- [DATA EXTRACTS]:
From an optimization exercise on the open Yosys and OpenROAD flow, aimed at small area and a short achievable clock period; shortcuts taken in it are not production practice.
The RTL was checked by simulation tests, not by an equivalence proof against the original design.
Power figures rest on the tool's default switching activity, not on a simulated workload.

### flow/flow/run.sh
#!/bin/bash
# The standard layout (standard.sh), with plain buffers on the ports instead of
# the delay cells buffer_ports picks by default, and no dummy clock loads in CTS.
set -euo pipefail
export BUFFER_PORTS_ARGS="-buffer_cell sky130_fd_sc_hd__buf_2"
export CTS_ARGS="-sink_clustering_enable -repair_clock_nets -sink_clustering_size 30 -sink_clustering_max_diameter 100 -dont_use_dummy_load"
bash standard.sh > standard.log 2>&1
### flow/standard.sh
#!/bin/bash
# synth_recipe.tcl (not shown) runs the flow's synth.tcl, then flattens the netlist and writes it again
# the make line also repeats each setting of config.mk as NAME=value (left out here)
make -C /OpenROAD-flow-scripts/flow DESIGN_CONFIG=/design/flow/config.mk WORK_HOME=/design/flow/orfs CLKGATE_MAP_FILE= SYNTH_SCRIPT=/design/flow/synth_recipe.tcl "${@:-finish}"
### flow/config.mk
export PLATFORM = sky130hd
export DESIGN_NAME = bist
export DESIGN_NICKNAME = bist
export VERILOG_FILES = /design/flow/design.v
export SDC_FILE = /design/flow/constraint.sdc
export NUM_CORES = 4
export LEC_CHECK = 0
export CAP_MARGIN = 20
export CORE_MARGIN = 2
export CORE_UTILIZATION = 40
export SETUP_SLACK_MARGIN = 2.9
export SLEW_MARGIN = 20
export SYNTH_HIERARCHICAL = 1
### flow/constraint.sdc
create_clock -name core_clock -period 5.5 [get_ports {clk}]
set_input_delay 1.1000 -clock core_clock [delete_from_list [all_inputs] [get_ports {clk}]]
set_output_delay 1.1000 -clock core_clock [all_outputs]
set_load 0.01 [all_outputs]
### flow/design.v
module mux2i_gate (
    input  logic s,
    input  logic a0,
    input  logic a1,
    output logic y
);
    assign y = ~(s ? a1 : a0);
endmodule
module inv_gate (
    input  logic a,
    output logic y
);
    assign y = ~a;
endmodule
module predecoder (
    input  logic       test,
    input  logic [5:0] k,          
    input  logic [5:0] address,
    input  logic       en,
    output logic [7:0] lo_n,       
    output logic [7:0] hi_n        
);
    logic [5:0] a, a_n;
    for (genvar i = 0; i < 6; i++) begin : g_a
        mux2i_gate m (.s(test), .a0(address[i]), .a1(k[i]), .y(a_n[i]));
        inv_gate   n (.a(a_n[i]), .y(a[i]));
    end
    for (genvar i = 0; i < 8; i++) begin : g_l
        nand3_gate l (
            .a(i[0] ? a[0] : a_n[0]),
            .b(i[1] ? a[1] : a_n[1]),
            .c(i[2] ? a[2] : a_n[2]),
            .y(lo_n[i])
        );
        nand4_gate h (
            .a(en),
            .b(i[0] ? a[3] : a_n[3]),
            .c(i[1] ? a[4] : a_n[4]),
            .d(i[2] ? a[5] : a_n[5]),
            .y(hi_n[i])
        );
    end
endmodule
module rdwr (
    input  logic test,
    input  logic k6,
    input  logic csin,
    input  logic rwbarin,
    output logic rd,
    output logic wr,
    output logic wrt,      
    output logic wrn,      
    output logic idle      
);
    assign rd   = test ? k6 : (csin & rwbarin);
    assign wrt  = test & ~k6;
    assign wrn  = ~test & csin & ~rwbarin;
    assign wr   = test ? ~k6 : (csin & ~rwbarin);
    assign idle = ~test & ~csin;
endmodule
module pattern (
    input  logic [2:0] k,
    output logic [7:0] pat
);
    always_comb begin
        case (k)
            3'd0: pat = 8'hAA;
            3'd1: pat = 8'h55;
            3'd2: pat = 8'hF0;
            3'd3: pat = 8'h0F;
            3'd4: pat = 8'h00;
            3'd5: pat = 8'hFF;
            3'd6: pat = 8'hCC;
            default: pat = 8'h33;
        endcase
    end
endmodule
module dinmux (
    input  logic       test,
    input  logic [7:0] pat,
    input  logic [7:0] datain,
    output logic [7:0] din
);
    assign din = test ? pat : datain;
endmodule
module decoder (
    input  logic        test,
    input  logic [6:0]  k,         
    input  logic        csin,
    input  logic        rwbarin,
    input  logic [5:0]  address,
    output logic        wrt,       
    output logic        wrn,       
    output logic        idle,      
    output logic [63:0] rsel,      
    output logic [63:0] we         
);
    logic       rd, wr;
    logic [7:0] lor_n, low_n, hir_n, hiw_n;
    rdwr rw (.test(test), .k6(k[6]), .csin(csin), .rwbarin(rwbarin),
             .rd(rd), .wr(wr), .wrt(wrt), .wrn(wrn), .idle(idle));
    predecoder pr (.test(test), .k(k[5:0]), .address(address), .en(rd),
                   .lo_n(lor_n), .hi_n(hir_n));
    predecoder pw (.test(test), .k(k[5:0]), .address(address), .en(wr),
                   .lo_n(low_n), .hi_n(hiw_n));
    for (genvar w = 0; w < 64; w++) begin : g_w
        nor2_gate u_r (.a(hir_n[w / 8]), .b(lor_n[w % 8]), .y(rsel[w]));
        nor2_gate u_w (.a(hiw_n[w / 8]), .b(low_n[w % 8]), .y(we[w]));
    end
endmodule
module aoi222_gate (
    input  logic a1, a2, b1, b2, c1, c2,
    output logic y
);
    assign y = ~((a1 & a2) | (b1 & b2) | (c1 & c2));
endmodule
module aoi22_gate (
    input  logic a1, a2, b1, b2,
    output logic y
);
    assign y = ~((a1 & a2) | (b1 & b2));
endmodule
module nand4_gate (
    input  logic a, b, c, d,
    output logic y
);
    assign y = ~(a & b & c & d);
endmodule
module nand3_gate (
    input  logic a, b, c,
    output logic y
);
    assign y = ~(a & b & c);
endmodule
module nand2_gate (
    input  logic a, b,
    output logic y
);
    assign y = ~(a & b);
endmodule
module nor3_gate (
    input  logic a, b, c,
    output logic y
);
    assign y = ~(a | b | c);
endmodule
module nor2_gate (
    input  logic a,
    input  logic b,
    output logic y
);
    assign y = ~(a | b);
endmodule
module multiplexer #(
    parameter AOI3 = 1
) (
    input  logic [63:0] d,
    input  logic [63:0] rsel,
    input  logic        pat,
    input  logic        wrt,
    input  logic        datain,
    input  logic        wrn,
    input  logic        q,
    input  logic        idle,
    output logic        out
);
    logic [66:0] s, v;
    assign s = {idle, wrn, wrt, rsel};
    assign v = {q, datain, pat, d};
    if (AOI3) begin : g_aoi3
        logic [22:0] t;      
        for (genvar i = 0; i < 22; i++) begin : g_t
            aoi222_gate u (
                .a1(s[3*i]),   .a2(v[3*i]),
                .b1(s[3*i+1]), .b2(v[3*i+1]),
                .c1(s[3*i+2]), .c2(v[3*i+2]),
                .y(t[i])
            );
        end
        nand2_gate g_t22 (.a(s[66]), .b(v[66]), .y(t[22]));
        logic [5:0] u;       
        for (genvar i = 0; i < 5; i++) begin : g_u
            nand4_gate g (.a(t[4*i]), .b(t[4*i+1]), .c(t[4*i+2]), .d(t[4*i+3]), .y(u[i]));
        end
        nand3_gate g_u5 (.a(t[20]), .b(t[21]), .c(t[22]), .y(u[5]));
        logic [2:0] x;       
        for (genvar i = 0; i < 3; i++) begin : g_x
            nor2_gate g (.a(u[2*i]), .b(u[2*i+1]), .y(x[i]));
        end
        nand3_gate g_out (.a(x[0]), .b(x[1]), .c(x[2]), .y(out));
    end else begin : g_aoi2
        logic [33:0] t;      
        for (genvar i = 0; i < 33; i++) begin : g_t
            aoi22_gate u (
                .a1(s[2*i]),   .a2(v[2*i]),
                .b1(s[2*i+1]), .b2(v[2*i+1]),
                .y(t[i])
            );
        end
        nand2_gate g_t33 (.a(s[66]), .b(v[66]), .y(t[33]));
        logic [8:0] u;       
        for (genvar i = 0; i < 8; i++) begin : g_u
            nand4_gate g (.a(t[4*i]), .b(t[4*i+1]), .c(t[4*i+2]), .d(t[4*i+3]), .y(u[i]));
        end
        nand2_gate g_u8 (.a(t[32]), .b(t[33]), .y(u[8]));
        logic [2:0] x;       
        for (genvar i = 0; i < 3; i++) begin : g_x
            nor3_gate g (.a(u[3*i]), .b(u[3*i+1]), .c(u[3*i+2]), .y(x[i]));
        end
        nand3_gate g_out (.a(x[0]), .b(x[1]), .c(x[2]), .y(out));
    end
endmodule
module dout_gate (
    input  logic t,
    input  logic n,
    input  logic csin,
    input  logic rwbarin,
    output logic y
);
    assign y = t | (n & csin & rwbarin);
endmodule
module bist #(
    parameter size   = 6,
    parameter length = 8,
    parameter AOI3   = 1       
) (
    input  logic             clk,
    input  logic             rst,
    input  logic             start,
    input  logic             csin,
    input  logic             rwbarin,
    input  logic             opr,
    input  logic [size-1:0]  address,
    input  logic [length-1:0] datain,
    output logic [length-1:0] dataout,
    output logic              fail
);
    logic       test;
    logic [9:0] k;
    always_ff @(posedge clk) begin
        if (rst)
            test <= 1'b0;
        else if (!test)
            test <= start;
        else if (&k)
            test <= 1'b0;
        k <= test ? k + 10'd1 : 10'd0;
    end
    logic [7:0] pat;
    pattern pgen (.k(k[9:7]), .pat(pat));
    logic        wrt, wrn, idle;
    logic [63:0] rsel, we;
    logic [7:0]  din;
    decoder dec (
        .test    (test),
        .k       (k[6:0]),
        .csin    (csin),
        .rwbarin (rwbarin),
        .address (address),
        .wrt     (wrt),
        .wrn     (wrn),
        .idle    (idle),
        .rsel    (rsel),
        .we      (we)
    );
    dinmux dmux (.test(test), .pat(pat), .datain(datain), .din(din));
    logic [7:0] mem [0:63];
    always_ff @(posedge clk)
        for (int w = 0; w < 64; w++)
            if (we[w])
                mem[w] <= din;
    logic [7:0] rdata, rdata_nx;
    for (genvar b = 0; b < 8; b++) begin : g_rd
        logic [63:0] col;
        for (genvar w = 0; w < 64; w++) begin : g_w
            assign col[w] = mem[w][b];
        end
        multiplexer #(.AOI3(AOI3)) mux (
            .d    (col),
            .rsel (rsel),
            .pat    (pat[b]),
            .wrt    (wrt),
            .datain (datain[b]),
            .wrn    (wrn),
            .q    (rdata[b]),
            .idle (idle),
            .out  (rdata_nx[b])
        );
    end
    always_ff @(posedge clk)
        rdata <= rdata_nx;
    logic [7:0] rdata_t, rdata_n;
    assign rdata_t = rdata & {8{test & k[6]}};
    assign rdata_n = rdata & {8{~test}};
    for (genvar b = 0; b < 8; b++) begin : g_out
        dout_gate u (.t(rdata_t[b]), .n(rdata_n[b]), .csin(csin), .rwbarin(rwbarin),
                     .y(dataout[b]));
    end
    always_ff @(posedge clk)
        fail <= test && k[6] && opr && (rdata != pat);
endmodule
==> summary.md, run 1 <==
| Metric | Value |
|---|---|
| Clk latency of the worst-skew pair | 0.57 ns |
| Final Hold Violating Endpoints | 0 |
| Syn Area/Cell | around 18 µm² |
| P&R area growth vs syn | 18.4% |
| Register area share after synthesis | 80.5% |
| Die ar. | approximately 0.051 mm² |
| Pwr Density | slightly below 300 mW/mm² |
| CTS H-Tree Depth | 1 |
| Dpl ws | between 1 and 1.5 ns |
| Fmax | around 350 MHz |
| RD Place Congestion | approximately 0.85 |
| Vias/cell | between 6 and 7 |
| Met1 global-route usage | around 29% |
| Layout Skew | a little under 0.05 ns |
| CTS tree | yes |
| Grt ovf | 0 |
| Via count | 12.0k |
| Largest net degree at the start of global routing | 65 |
| Area leader, netlist | edfxtp_1 |
| GR Layer Usage met3 | under 10% |
| First-pass GRT wire length | around 75 mm |
| DR DRC count | 0 |
| First-pass iteration count of the detailed router | 9 |
| Slew Limit Fails | 0 |
| CTS Buf Count | 22 |
| Post-synth ARST share | 0% |
| Layout cells sized above 1 | 26.9% |
| Clock buffer depth | 3 |
| Initial antenna violation count | 0 |
| Syn Nets | roughly 1.1k |
| Port buffer count | 28 |
| Minimum clock period after layout | around 2.8 ns |
| Die Wd | approximately 230 µm |
| Number of flops mapped to enable cells by yosys | between 500 and 600 |
| Slowest-stage cell, CP | dfxtp_4 |
| Crit-path leading delay family | flip-flops |
| VDD IR max | around 190 µV |
| Worst-Margin Slew | about 0.84 ns |
| Vias in the first global route | between 10k and 15k |
| Startpoint types | flop |
| Final setup viols | 0 |
| Routed WL per cell | ~28 µm |
| Most Crowded Layer GR | met2 |
| Status | timing/DRC/antenna clean |
| Ys flop type | edfxtp_1 |
| Commonest cells post-synth | edfxtp_1, a222oi_1, nor2_1 |
| Root Driver | clkbuf_16 |
| #FFs+latches synth | 532 |
| Post-layout net count | roughly 1.2k |
| Yosys cell types | 32 |
| Share of the synthesized area in the top cell type | between 70% and 80% |
| Hold-fix buffers, CTS | 0 |
| Clk pin slew, worst setup/hold paths | between 0.1 and 0.15 ns |
| FF-to-FF Start | test$_SDFF_PP0_ |
| Die Height | around 230 µm |
| ANT nets after route | 0 |
| Relative slew slack | between 40 and 50% |
| R2r setup slk | 2.73 ns |
| CP peak stage delay | 0.39 ns |
| Total Neg Setup Slack | 0 ns |
| CP max FO | 5 |
| Critical path type | reg -> out |
| Leakage | 6.91 nW |
| WP buf/inv | 3 |
| Final wirelength | a little over 50 mm |
| Row count | between 80 and 90 |
| CP endpoint kind | primary output |
| Core area | slightly below 0.05 mm² |
| Setup slack after layout | approximately 2.7 ns |
| Initial core utilization | 40.3% |
| Cell count after synthesis | roughly 1.1k |
| Crit share post-route | a little over 50% |
| Initial drt markers | ~2.3k |
| Crit path from | test$_SDFF_PP0_ |
| Hold Startpoint | k[9]$_SDFF_PN0_ |
| Synth Warn # | 9 |
| DP Wirelength | roughly 32 mm |
| Most numerous cell in the Yosys netlist | edfxtp_1 |
| Worst-path cell chain | buf_4 > buf_12 > nor2b_1 > a31o_4 > buf_6 |
| Met2 GRT Util | about a third |
| Hold WC Path Type | reg -> reg |
| CP arrival | 1.72 ns |
| Total track usage | around a fifth |
| Req. time, crit path | ~4.4 ns |
| RSZ-0062 raised after global routing | true |
| Antenna Cells | 0 |
| IO Pins | 29 |
| Clock Sinks | about 530 |
| Post-Syn Area | between 0.015 and 0.02 mm² |
| Top cells by area, synth | edfxtp_1, a222oi_1, nor2_1 |
| # Max-Cap Violations | 0 |
## routing by layer
layer	up-vias	part of all wire, %
met4	0	3.0
met3	87	8.9
met2	691	47
met1	6189	41
li1	5019	-
met5	-	0
## repair_timing
action	in CTS	in global routing
gates cloned	0	1
buffers inserted	44	44
gates resized for setup	206	111
pin swaps	29	70
setup endpoints to repair	528	532
## cell usage in the layout (no fill, tap or decap), drive strengths merged, types with 4 or more instances in the layout
master    n
nand2    13
clkbuf   24
xor2     12
edfxtp  512
o21ai     4
and3      8
mux2i    13
nor2b    10
nor2    159
a31o      8
buf     116
a21oi     5
dfxtp    20
xnor2     6
mux2      8
nand3    36
nand4    59
inv      15
a222oi  176
## final cells by class
| type | instances | area [µm²] |
|---|---|---|
| Clock buffer | 22 | 551 |
| Fill cell | 4003 | 25500 |
| Inverter | 15 | 61.3 |
| Multi-Input combinational cell | 533 | 4840 |
| Sequential cell | 532 | 15800 |
| Tap cell | 622 | 778 |
| Timing Repair Buffer | 118 | 1180 |
## power by group
| group | leakage (nW) | total (mW) | internal (mW) | switching [mW] |
|---|---|---|---|---|
| Clock | 0.271 | 1.85 | 0.722 | 1.13 |
| Combinational | 1.87 | 0.444 | 0.134 | 0.310 |
| Sequential | 4.77 | 4.52 | 4.49 | 0.0305 |
## Yosys stat by module (local to each module, per instance), excerpt
module	cells	flops+latches
dout_gate	1	0
rdwr	7	0
nand2_gate	1	0
mux2i_gate	1	0
dinmux	9	0
pattern	13	0
nand3_gate	1	0
nand4_gate	1	0
nor2_gate	1	0
bist	601	532
aoi222_gate	1	0
inv_gate	1	0
## metrics by stage
| step | std cells | total power [mW] | cell area (µm²) | util, % | hold WS, ns |
|---|---|---|---|---|---|
| 6_report | 1842 | 6.81 | 23200 | 47.7 | 0.598 |
| 5_1_grt | 1842 | 6.99 | 23200 | 47.7 | 0.620 |
| 3_3_place_gp | 1731 | 4.89 | 20500 | 42.1 | 0.504 |
| 2_1_floorplan | 1086 | 4.75 | 19600 | - | 0.462 |
| 4_1_cts | 1797 | 6.76 | 22200 | 45.6 | 0.557 |
| 3_5_place_dp | 1731 | 4.90 | 20500 | 42.1 | 0.511 |
## path summary, 6_finish.rpt
check	depth (start not counted)	end
hold / removal	2	k[9]$_SDFF_PN0_
setup / recovery	5	dataout[4]
setup reg to reg	11	rdata[5]$_DFF_P_
hold reg to reg	2	k[9]$_SDFF_PN0_
## cells by family after synthesis
kind of cell	share of synthesized area (%)
and+or+nand+nor	7.21
muxes	1.28
xor gates and xnor gates	0.843
buffers and inverters	0.479
AOI/OAI and AO/OA	9.62
adders and majority gates	0.0638
DFF	80.5
## registers in the layout, summed over array words and instances (netlist names)
name   cells
mem      512
k         10
rdata      8
fail       1
test       1
## worst register-to-register path, stage by stage (launching register included)
cell and delay (ns):
dfxtp_4 0.39, buf_12 0.14, buf_12 0.12, buf_12 0.12
mux2i_4 0.19, buf_6 0.18, nand3_4 0.19, nor2_2 0.14
a222oi_1 0.52, nand4_1 0.33, nor2_4 0.26, nand3_2 0.10
==> run 2, diff against run 1 <==
==> flow/run.sh (new file) <==
#!/bin/bash
# synth_recipe.tcl (not shown) runs the flow's synth.tcl, then flattens the netlist and writes it again
# the make line also repeats each setting of config.mk as NAME=value (left out here)
make -C /OpenROAD-flow-scripts/flow DESIGN_CONFIG=/design/flow/config.mk WORK_HOME=/design/flow/orfs CLKGATE_MAP_FILE= SYNTH_SCRIPT=/design/flow/synth_recipe.tcl finish
--- a/flow/config.mk
+++ b/flow/config.mk
@@ -9,4 +9,7 @@
 export CORE_MARGIN = 2
-export CORE_UTILIZATION = 40
-export SETUP_SLACK_MARGIN = 2.9
+export CORE_UTILIZATION = 50
+export CTS_CLUSTER_DIAMETER = 100
+export CTS_CLUSTER_SIZE = 30
+export PLACE_DENSITY = 0.65
+export SETUP_SLACK_MARGIN = 2.7
 export SLEW_MARGIN = 20
removed: flow/flow/run.sh
removed: flow/standard.sh
==> run 2 against run 1 <==
Hold slack got worse by 0.018 ns; area after synthesis did not move; global-route usage rose by 4.4 points; worst setup slack improved by 0.011 ns; largest power group unchanged; final area fell by 3.3%; sequential share of layout area rose by 2.3 points; register-to-register slack barely moved; cell count fell by 6.4%.
==> summary.md, run 2 <==
| Metric | Value |
|---|---|
| Fill cell total of the finished layout | 2865 (-28%) |
| Initial core utilization | 50.7% (+10 points) |
| Crit path depth | 10 (+5) |
| IO Pins | 29 (unchanged) |
| Number of flops mapped to enable cells by yosys | 512 (unchanged) |
| RSZ-0062 raised after global routing | false |
| Req. time, crit path | 5.93 ns (+1.53 ns) |
| Hold WC Path Type | reg -> reg |
| Status | timing/DRC/antenna clean |
| Regs by FF count | mem x512, k x10, rdata x8 |
| DP Wirelength | 31.0 mm (-3.2%) |
| Vias/cell | 6.84 (+5.1%) |
| Die ar. | 0.0408 mm² (-20%) |
| Initial antenna violation count | 0 (unchanged) |
| Clock buffer depth | 3 (unchanged) |
| Dpl ws | 0.814 ns (-0.550 ns) |
| Die Wd | 202 µm (-10%) |
| Layout Skew | 0.0177 ns (-0.0303 ns) |
| Core area | 0.0386 mm² (-21%) |
| Final wirelength | 50.8 mm (-2.1%) |
| Antenna Cells | 0 (unchanged) |
| Share of the synthesized area in the top cell type | 78.5% (unchanged) |
| Final Hold Violating Endpoints | 0 (unchanged) |
| CP peak stage delay | 0.58 ns (+0.19 ns) |
| Worst-Margin Slew | 0.816 ns (-0.0250 ns) |
| Relative slew slack | 45.6% (+1.7 points) |
| Commonest cells after routing, fill and taps aside | edfxtp_1, a222oi_1, nor2_2 |
| Setup slack after layout | 2.69 ns (+0.0105 ns) |
| Post-synth ARST share | 0% (unchanged) |
| Post-layout net count | 1213 (-2.4%) |
| Fmax | 356 MHz (+0.37%) |
| Post-Syn Area | 0.0196 mm² (unchanged) |
| Post-Layout Inst Area | 0.0224 mm² (-3.3%) |
| CTS tree | yes |
| Worst-path cell chain | clkdlybuf4s15_1 > mux2i_4 > inv_4 > nand3_4 > buf_6 > nor2_2 > a222oi_1 > nand4_1 > nor2_2 > nand3_1 |
| Biggest register | mem |
| Commonest cells post-synth | edfxtp_1, a222oi_1, nor2_1 |
| Routed WL per cell | 29.5 µm (+4.6%) |
| Crit-path leading delay family | simple AND/OR/NAND/NOR gates |
| Ys flop type | edfxtp_1 |
| Total Neg Setup Slack | 0 ns (unchanged) |
| Clock Sinks | 532 (unchanged) |
| Grt ovf | 0 (unchanged) |
| DR DRC count | 0 (unchanged) |
| Via count | 11.8k (-1.7%) |
| Top cells by area, synth | edfxtp_1, a222oi_1, nor2_1 |
| ANT nets after route | 0 (unchanged) |
| CP arrival | 3.25 ns (+1.53 ns) |
| Die Height | 202 µm (-10%) |
| Root Driver | clkbuf_16 |
| Hold path cells | 1 (-1) |
| Syn Nets | 1107 (unchanged) |
| Total track usage | 24.3% (+4.4 points) |
| Area leader, netlist | edfxtp_1 |
| Crit share post-route | 51.1% (-0.19 points) |
| Row count | 72 (-11%) |
| Commonest non-fill, non-tap cell in the layout | edfxtp_1 |
| VDD IR max | 204 µV (+8.8%) |
| CP most frequent cell | nor2_2 |
| CTS Buf Count | 21 (-4.5%) |
| Initial drt markers | 2204 (-4.7%) |
| Synth Warn # | 9 (unchanged) |
| Cells on worst reg2reg path | 11 (unchanged) |
| CP max FO | 8 (+3) |
| Max reg flops | 512 (unchanged) |
| Syn Area/Cell | 18.0 µm² (unchanged) |
| Port buffer count | 28 (unchanged) |
| Startpoint types | input pin |
| Final setup viols | 0 (unchanged) |
| Clk latency of the worst-skew pair | 0.55 ns (-0.02 ns) |
| # Max-Cap Violations | 0 (unchanged) |
| Slew Limit Fails | 0 (unchanged) |
| Placement Cell Area | 0.0205 mm² (+0.23%) |
| Minimum clock period after layout | 2.81 ns (-0.0105 ns) |
| Critical path type | in -> reg |
| Largest net degree at the start of global routing | 65 (unchanged) |
| Pwr Density | 303 mW/mm² (+3.2%) |
| RD Place Congestion | 0.848 (-0.32%) |
| CP endpoint kind | flop |
| CTS H-Tree Depth | 1 (unchanged) |
| P&R area growth vs syn | 14.4% |
| Most numerous cell in the Yosys netlist | edfxtp_1 |
| First-pass GRT wire length | 73.3 mm (-1.9%) |
| WP buf/inv | 3 (unchanged) |
| First-pass iteration count of the detailed router | 8 (-1) |
| Vias in the first global route | 11.1k (-0.090%) |
| Cell count after synthesis | 1086 (unchanged) |
| Register area share after synthesis | 80.5% (unchanged) |
| #FFs+latches synth | 532 (unchanged) |
| Clk pin slew, worst setup/hold paths | 0.12 ns (about the same) |
| Yosys cell types | 32 (unchanged) |
| Slowest-stage cell, CP | a222oi_1 |
| Leakage | 6.67 nW (-3.6%) |
| Layout cells sized above 1 | 23.0% (-3.9 points) |
## run 2: cell counts after synthesis
Identical to the previous run, type by type.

- [EXERCISE DIRECTIONS]:
Each line in the data that holds the string "Height" needs to be copied.

- [YOUR RESPONSE]:
| Die Height | around 230 µm |
| Die Height | 202 µm (-10%) |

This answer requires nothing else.